DATA FOR REVIEW: Begin
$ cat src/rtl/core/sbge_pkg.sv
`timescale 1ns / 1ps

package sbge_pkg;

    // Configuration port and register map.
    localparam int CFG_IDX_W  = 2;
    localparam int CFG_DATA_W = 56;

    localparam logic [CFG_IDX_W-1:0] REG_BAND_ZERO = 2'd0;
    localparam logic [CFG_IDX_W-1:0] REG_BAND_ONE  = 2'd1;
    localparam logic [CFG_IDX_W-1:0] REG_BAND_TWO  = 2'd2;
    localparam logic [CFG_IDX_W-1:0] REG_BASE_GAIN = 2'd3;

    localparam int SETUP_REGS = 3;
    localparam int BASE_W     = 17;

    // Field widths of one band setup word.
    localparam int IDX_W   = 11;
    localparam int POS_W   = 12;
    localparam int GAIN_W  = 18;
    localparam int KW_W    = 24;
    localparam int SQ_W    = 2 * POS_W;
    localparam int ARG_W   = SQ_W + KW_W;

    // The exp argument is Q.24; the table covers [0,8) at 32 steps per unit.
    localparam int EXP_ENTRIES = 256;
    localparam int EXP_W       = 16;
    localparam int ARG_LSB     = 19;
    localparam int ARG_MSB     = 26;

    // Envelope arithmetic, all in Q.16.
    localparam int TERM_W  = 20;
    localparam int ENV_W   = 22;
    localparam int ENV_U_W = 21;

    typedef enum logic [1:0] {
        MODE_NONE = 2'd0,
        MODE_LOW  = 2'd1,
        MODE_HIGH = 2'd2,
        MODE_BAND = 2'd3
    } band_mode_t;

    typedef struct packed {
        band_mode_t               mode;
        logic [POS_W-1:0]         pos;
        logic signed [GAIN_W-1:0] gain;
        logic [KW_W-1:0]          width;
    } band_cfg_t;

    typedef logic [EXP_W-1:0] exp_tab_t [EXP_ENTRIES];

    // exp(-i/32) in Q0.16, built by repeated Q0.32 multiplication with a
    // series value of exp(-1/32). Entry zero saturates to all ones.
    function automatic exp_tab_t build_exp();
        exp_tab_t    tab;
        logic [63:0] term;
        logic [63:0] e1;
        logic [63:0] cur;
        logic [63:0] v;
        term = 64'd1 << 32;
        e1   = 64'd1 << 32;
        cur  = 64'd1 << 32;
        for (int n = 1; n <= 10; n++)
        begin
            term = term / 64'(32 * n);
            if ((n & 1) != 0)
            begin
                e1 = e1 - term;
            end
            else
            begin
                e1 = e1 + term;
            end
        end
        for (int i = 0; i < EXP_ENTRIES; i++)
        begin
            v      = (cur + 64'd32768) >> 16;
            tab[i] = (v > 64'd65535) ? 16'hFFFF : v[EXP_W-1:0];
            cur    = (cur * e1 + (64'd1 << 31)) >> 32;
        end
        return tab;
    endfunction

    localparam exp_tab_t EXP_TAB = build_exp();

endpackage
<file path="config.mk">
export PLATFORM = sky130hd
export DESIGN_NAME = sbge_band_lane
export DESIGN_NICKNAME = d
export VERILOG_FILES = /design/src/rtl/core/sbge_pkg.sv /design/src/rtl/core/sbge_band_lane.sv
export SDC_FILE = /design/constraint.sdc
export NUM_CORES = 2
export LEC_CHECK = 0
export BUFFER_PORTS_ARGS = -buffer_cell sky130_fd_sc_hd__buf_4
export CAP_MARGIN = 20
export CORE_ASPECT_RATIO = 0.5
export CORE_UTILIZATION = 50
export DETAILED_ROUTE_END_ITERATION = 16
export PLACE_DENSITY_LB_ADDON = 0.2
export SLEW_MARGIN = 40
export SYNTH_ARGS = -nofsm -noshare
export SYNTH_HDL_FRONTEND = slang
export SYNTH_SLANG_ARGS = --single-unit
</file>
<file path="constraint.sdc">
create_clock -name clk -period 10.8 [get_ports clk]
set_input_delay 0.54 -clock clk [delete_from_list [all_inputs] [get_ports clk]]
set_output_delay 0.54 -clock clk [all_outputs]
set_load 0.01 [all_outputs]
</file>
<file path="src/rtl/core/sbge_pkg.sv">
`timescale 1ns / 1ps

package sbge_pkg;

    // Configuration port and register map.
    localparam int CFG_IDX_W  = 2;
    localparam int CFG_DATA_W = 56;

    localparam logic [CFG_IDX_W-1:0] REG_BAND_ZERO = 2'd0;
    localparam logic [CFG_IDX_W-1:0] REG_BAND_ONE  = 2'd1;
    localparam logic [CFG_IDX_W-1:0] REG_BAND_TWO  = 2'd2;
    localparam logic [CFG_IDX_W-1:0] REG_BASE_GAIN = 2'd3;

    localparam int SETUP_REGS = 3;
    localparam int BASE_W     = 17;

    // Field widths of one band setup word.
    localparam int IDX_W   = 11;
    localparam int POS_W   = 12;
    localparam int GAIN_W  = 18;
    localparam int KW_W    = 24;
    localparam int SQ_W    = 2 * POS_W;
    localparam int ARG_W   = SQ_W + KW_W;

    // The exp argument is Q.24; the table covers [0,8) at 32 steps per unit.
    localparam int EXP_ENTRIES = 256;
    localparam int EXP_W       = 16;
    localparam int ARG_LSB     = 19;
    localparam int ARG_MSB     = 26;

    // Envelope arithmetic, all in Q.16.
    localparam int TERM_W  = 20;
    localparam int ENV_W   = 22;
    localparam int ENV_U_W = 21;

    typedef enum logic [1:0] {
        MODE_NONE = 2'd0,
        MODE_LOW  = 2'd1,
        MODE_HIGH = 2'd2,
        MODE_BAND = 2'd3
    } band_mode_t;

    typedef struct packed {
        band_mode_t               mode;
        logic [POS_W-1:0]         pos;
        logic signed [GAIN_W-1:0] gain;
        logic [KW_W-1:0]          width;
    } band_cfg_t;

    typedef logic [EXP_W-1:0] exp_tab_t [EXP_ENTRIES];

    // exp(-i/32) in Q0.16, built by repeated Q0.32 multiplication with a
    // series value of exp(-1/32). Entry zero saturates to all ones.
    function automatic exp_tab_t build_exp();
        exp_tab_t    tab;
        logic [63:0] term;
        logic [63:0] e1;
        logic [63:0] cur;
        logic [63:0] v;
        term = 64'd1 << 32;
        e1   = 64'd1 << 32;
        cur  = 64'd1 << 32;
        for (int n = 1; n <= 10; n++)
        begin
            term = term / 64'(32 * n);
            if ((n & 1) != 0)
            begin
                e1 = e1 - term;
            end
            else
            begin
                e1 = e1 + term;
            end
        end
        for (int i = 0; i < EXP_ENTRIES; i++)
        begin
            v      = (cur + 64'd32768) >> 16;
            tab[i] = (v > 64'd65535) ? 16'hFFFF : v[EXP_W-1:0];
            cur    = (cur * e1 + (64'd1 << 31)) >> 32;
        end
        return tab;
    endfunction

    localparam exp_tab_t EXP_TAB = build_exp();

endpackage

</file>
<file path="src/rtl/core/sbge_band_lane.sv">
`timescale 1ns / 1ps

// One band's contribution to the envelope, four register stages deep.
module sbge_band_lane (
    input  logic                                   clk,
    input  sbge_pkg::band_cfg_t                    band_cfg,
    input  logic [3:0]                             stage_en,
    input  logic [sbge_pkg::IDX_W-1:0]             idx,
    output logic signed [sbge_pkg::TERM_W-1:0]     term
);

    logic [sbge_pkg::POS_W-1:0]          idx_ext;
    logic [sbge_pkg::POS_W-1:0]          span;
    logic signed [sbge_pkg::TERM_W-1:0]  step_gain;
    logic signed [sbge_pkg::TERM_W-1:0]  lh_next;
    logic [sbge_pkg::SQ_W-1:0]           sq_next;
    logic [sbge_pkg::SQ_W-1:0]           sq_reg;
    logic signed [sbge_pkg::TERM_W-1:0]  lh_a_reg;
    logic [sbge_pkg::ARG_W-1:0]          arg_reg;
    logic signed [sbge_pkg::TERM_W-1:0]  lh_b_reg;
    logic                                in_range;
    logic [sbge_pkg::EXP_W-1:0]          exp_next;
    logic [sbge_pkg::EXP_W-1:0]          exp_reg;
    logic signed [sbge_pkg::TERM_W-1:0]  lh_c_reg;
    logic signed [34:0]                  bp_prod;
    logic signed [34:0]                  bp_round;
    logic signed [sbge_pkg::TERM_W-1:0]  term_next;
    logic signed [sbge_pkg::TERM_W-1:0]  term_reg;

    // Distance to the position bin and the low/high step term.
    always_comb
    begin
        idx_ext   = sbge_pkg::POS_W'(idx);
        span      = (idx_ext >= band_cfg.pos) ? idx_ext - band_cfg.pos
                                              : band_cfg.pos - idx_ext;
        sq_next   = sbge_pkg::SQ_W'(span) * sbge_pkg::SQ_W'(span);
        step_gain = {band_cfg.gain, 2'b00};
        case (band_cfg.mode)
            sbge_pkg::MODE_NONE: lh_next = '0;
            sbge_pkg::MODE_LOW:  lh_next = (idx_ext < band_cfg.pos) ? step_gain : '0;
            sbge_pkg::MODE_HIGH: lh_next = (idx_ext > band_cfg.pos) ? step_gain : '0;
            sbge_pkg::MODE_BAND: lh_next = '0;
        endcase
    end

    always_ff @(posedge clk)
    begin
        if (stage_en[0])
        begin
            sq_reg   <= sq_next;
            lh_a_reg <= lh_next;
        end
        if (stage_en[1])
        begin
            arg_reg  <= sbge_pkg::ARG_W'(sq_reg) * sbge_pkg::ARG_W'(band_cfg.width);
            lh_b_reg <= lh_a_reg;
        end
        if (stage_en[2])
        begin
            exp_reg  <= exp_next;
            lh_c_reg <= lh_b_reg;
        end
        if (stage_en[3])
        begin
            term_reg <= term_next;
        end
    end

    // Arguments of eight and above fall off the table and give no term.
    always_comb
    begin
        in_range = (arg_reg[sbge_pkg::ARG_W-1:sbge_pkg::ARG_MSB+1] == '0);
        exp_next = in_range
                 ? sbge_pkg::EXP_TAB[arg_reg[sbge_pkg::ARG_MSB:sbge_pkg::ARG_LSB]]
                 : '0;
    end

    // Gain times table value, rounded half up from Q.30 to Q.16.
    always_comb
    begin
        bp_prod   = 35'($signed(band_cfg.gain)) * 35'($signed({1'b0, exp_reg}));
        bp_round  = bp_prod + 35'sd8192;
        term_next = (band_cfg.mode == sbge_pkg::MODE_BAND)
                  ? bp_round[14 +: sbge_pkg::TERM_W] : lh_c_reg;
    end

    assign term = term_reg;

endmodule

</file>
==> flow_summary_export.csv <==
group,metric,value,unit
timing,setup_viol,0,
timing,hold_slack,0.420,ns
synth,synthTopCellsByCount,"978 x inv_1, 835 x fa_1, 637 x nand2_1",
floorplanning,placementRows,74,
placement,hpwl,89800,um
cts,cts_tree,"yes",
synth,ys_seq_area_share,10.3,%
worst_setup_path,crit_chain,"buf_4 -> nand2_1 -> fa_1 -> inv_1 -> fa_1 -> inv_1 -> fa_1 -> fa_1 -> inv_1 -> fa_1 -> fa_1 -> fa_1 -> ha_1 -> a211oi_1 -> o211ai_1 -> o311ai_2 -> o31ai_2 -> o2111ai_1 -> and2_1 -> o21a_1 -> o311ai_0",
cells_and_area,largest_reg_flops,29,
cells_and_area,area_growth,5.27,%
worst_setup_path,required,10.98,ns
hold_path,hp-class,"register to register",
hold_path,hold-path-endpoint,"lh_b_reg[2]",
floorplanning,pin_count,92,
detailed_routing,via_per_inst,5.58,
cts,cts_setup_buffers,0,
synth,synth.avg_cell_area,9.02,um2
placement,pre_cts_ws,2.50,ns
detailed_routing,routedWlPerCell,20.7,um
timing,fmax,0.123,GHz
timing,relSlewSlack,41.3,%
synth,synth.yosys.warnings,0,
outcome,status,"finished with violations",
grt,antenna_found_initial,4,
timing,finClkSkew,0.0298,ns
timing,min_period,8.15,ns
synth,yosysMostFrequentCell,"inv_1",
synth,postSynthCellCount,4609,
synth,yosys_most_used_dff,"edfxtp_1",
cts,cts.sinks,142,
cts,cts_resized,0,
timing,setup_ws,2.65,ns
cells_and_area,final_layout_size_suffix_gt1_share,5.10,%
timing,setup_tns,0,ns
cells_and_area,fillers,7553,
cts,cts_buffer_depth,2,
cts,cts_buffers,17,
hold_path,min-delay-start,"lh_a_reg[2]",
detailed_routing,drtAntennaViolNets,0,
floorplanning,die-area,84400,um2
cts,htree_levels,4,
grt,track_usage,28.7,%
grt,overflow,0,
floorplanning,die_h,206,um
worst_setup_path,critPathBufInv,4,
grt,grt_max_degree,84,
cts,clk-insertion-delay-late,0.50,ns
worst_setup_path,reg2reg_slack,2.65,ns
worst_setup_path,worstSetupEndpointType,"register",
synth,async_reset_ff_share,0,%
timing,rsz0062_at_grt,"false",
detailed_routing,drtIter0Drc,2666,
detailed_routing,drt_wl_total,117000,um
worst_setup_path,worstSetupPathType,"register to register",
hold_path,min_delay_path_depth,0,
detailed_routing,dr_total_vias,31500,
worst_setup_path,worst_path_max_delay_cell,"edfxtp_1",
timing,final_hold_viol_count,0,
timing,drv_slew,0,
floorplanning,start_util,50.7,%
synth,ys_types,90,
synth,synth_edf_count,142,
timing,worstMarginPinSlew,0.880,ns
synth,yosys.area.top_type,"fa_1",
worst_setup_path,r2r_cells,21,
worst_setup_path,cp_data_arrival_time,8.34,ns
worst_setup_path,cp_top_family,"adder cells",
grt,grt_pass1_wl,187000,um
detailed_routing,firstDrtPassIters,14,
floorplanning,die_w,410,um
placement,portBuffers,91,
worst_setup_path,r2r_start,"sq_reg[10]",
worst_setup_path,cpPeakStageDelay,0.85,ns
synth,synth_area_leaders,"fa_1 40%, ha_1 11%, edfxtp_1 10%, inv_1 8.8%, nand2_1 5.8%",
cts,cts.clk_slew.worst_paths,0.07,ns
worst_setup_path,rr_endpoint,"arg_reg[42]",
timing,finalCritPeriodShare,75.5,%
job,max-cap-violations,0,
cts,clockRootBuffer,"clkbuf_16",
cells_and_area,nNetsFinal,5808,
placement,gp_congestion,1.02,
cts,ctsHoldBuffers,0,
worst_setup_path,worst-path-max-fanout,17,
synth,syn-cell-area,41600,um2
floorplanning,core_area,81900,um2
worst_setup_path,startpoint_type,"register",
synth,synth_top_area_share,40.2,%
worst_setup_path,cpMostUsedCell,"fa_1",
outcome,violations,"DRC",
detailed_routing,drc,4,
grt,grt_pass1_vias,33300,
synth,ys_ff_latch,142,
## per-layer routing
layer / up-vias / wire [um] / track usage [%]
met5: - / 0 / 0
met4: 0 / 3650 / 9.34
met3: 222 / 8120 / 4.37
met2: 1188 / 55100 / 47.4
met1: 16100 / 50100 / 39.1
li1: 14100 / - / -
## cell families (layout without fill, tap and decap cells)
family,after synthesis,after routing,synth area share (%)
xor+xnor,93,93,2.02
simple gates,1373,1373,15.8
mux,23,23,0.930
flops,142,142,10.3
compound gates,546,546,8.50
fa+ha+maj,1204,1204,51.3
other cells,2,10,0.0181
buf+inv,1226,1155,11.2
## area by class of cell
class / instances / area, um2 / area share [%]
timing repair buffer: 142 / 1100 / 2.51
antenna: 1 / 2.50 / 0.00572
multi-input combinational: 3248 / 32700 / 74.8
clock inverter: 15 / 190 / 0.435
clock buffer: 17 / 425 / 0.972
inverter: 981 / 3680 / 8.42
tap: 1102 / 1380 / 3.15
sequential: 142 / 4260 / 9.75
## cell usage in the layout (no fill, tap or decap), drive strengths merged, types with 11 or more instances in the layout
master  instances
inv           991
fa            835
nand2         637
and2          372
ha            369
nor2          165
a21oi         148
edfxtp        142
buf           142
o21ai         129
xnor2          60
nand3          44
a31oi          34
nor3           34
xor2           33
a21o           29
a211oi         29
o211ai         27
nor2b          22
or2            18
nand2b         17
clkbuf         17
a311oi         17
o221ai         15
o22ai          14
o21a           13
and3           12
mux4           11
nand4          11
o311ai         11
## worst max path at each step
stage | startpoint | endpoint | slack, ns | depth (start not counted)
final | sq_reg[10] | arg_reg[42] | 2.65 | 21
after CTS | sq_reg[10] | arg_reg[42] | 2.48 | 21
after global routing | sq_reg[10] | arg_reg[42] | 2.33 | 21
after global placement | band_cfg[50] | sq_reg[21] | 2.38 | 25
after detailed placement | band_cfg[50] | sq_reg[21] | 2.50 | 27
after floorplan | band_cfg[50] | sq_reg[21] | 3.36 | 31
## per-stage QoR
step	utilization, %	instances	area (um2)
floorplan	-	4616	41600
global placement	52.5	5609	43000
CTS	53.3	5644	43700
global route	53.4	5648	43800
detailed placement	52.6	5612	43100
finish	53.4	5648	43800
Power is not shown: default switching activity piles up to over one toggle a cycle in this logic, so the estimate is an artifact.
DATA FOR REVIEW: End
EXERCISE >> Pull every line containing "unit" out of the material and copy it.

REPLY >>
    // The exp argument is Q.24; the table covers [0,8) at 32 steps per unit.
export SYNTH_SLANG_ARGS = --single-unit
    // The exp argument is Q.24; the table covers [0,8) at 32 steps per unit.
group,metric,value,unit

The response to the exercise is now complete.